Linux Swap Doesn’t Completely Suck Anymore
For the longest time, seeing your Linux server hit swap meant your pager was about to go off. Swap was basically the waiting room for the OOM (Out of Memory) killer. You’d watch your load average spike to 80, SSH would freeze, and you’d just sit there waiting for the inevitable crash.
My rule for the last decade was simple: disable swap entirely on production database nodes. Let the kernel kill the offending process immediately rather than dragging the whole system down into an IO-bound death spiral. But I might actually have to change my defaults.
And the recent massive overhaul to the Linux kernel’s swap code has fundamentally changed how memory pages are pushed to disk. We’re seeing performance gains north of 20% in specific synthetic tests, but more importantly, real-world workloads are actually surviving memory pressure without completely locking up.
What actually changed in the memory management
If you haven’t been following the mailing lists, the core issue with the old swap implementation was lock contention. That was the real killer.
When you have a modern 64-core processor trying to dump gigabytes of stale memory pages to an NVMe drive, having all those threads fight over global spinlocks in the swap cache is exactly as disastrous as it sounds. The CPU spends more time fighting itself for permission to write to the swap table than it does actually moving data.
The recent patches basically ripped out the old swap table and swap cache mechanisms. They replaced them with a much more granular, lockless (mostly) approach. Threads can now allocate and free swap slots concurrently without waiting in a massive single-file line.

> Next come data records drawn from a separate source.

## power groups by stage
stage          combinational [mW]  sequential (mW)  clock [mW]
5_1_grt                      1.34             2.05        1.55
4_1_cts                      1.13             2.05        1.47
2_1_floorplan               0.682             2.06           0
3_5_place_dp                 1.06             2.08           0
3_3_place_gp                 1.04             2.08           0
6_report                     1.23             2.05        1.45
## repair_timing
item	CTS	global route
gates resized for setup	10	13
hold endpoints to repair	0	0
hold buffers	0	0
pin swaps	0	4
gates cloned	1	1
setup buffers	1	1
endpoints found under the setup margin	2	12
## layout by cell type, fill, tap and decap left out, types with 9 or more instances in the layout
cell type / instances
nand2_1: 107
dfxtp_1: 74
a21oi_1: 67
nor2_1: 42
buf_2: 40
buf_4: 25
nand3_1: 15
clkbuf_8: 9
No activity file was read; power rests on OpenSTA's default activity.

I decided to test this myself last Thursday. I had a spare bare-metal Debian 12 box with 64GB of RAM and a fast PCIe 4.0 NVMe drive. I compiled the patched kernel, booted it up, and intentionally caused a memory crisis.
Benchmarking Valkey under heavy memory pressure
Synthetic benchmarks are fine, but I care about databases. Specifically, in-memory datastores that occasionally need to dump to disk.
I spun up an instance of Valkey 8.0.1. I loaded it up with about 58GB of data, leaving barely enough headroom for the OS. Then I triggered a heavy BGSAVE operation while simultaneously hammering the server with a massive write workload from memtier_benchmark.
Here are the actual numbers from my test:
Old Kernel (6.1 LTS):
- Average latency during BGSAVE: 45ms
- 99th percentile (p99) latency: 412ms
- System load average: 48.2
New Patched Kernel:
- Average latency during BGSAVE: 12ms
- 99th percentile (p99) latency: 89ms
- System load average: 14.5
That p99 drop is massive. Going from 412ms to 89ms is the difference between an application timing out and a user just thinking the app is slightly slow. The system actually remained responsive while it was heavily swapping to disk.
Kernel compilation times showed a similar trend. I ran a make -j128 on a memory-constrained VM, forcing it to swap. It finished about 8% faster than the baseline. Not a miracle, but I’ll take free performance any day.
The zswap gotcha
There is one edge case the initial reports didn’t mention loudly enough. I wasted about two hours trying to replicate these 20% gains on a different staging cluster before I realized my mistake.
If you are heavily relying on zswap (which compresses memory pages before they ever hit the physical disk), the gains from this new swap overhaul are much less pronounced. Zswap already masks a lot of the underlying block IO pain. On my staging cluster running Ubuntu 24.04 with zswap aggressively configured, the performance difference was maybe 2-3%.
So if you’re already compressing swap in RAM, don’t expect a massive difference. But for raw disk swap? Night and day.
How I’m monitoring this now
Since I’m actually letting my servers swap again, I needed better visibility into what the swap cache is doing. Standard vmstat is a bit too coarse for debugging lock contention.
I wrote this quick eBPF script using bpftrace to watch swap allocations in real-time. It hooks into the kernel’s page allocation functions to show exactly how much latency the swap process is adding.
#!/usr/bin/env bpftrace
// Watch swap out latency
kprobe:add_to_swap
{
@start[tid] = nsecs;
}
kretprobe:add_to_swap
/@start[tid]/
{
$duration = (nsecs - @start[tid]) / 1000; // convert to microseconds
@swap_out_us = hist($duration);
delete(@start[tid]);
}
// Print every 5 seconds
interval:s:5
{
print(@swap_out_us);
clear(@swap_out_us);
}
Run that while your system is under load. If your latency histogram is heavily skewed to the right (lots of operations taking thousands of microseconds), your swap table is bottlenecking. On the new kernel code, you’ll see this histogram shift dramatically to the left.
I expect this to become the default standard very quickly. By Q1 2027, when these patches fully trickle down into the ultra-conservative enterprise distributions, a lot of sysadmins are going to notice their memory-heavy applications mysteriously surviving load spikes that used to crash them.
I’m still not going to run my primary database clusters with 100GB of swap space. That’s just asking for trouble. But I am going to start re-enabling small, fast NVMe swap partitions on my cache nodes. The penalty for hitting swap is no longer a death sentence for the server.
It only took them a few decades to fix it. But better late than never.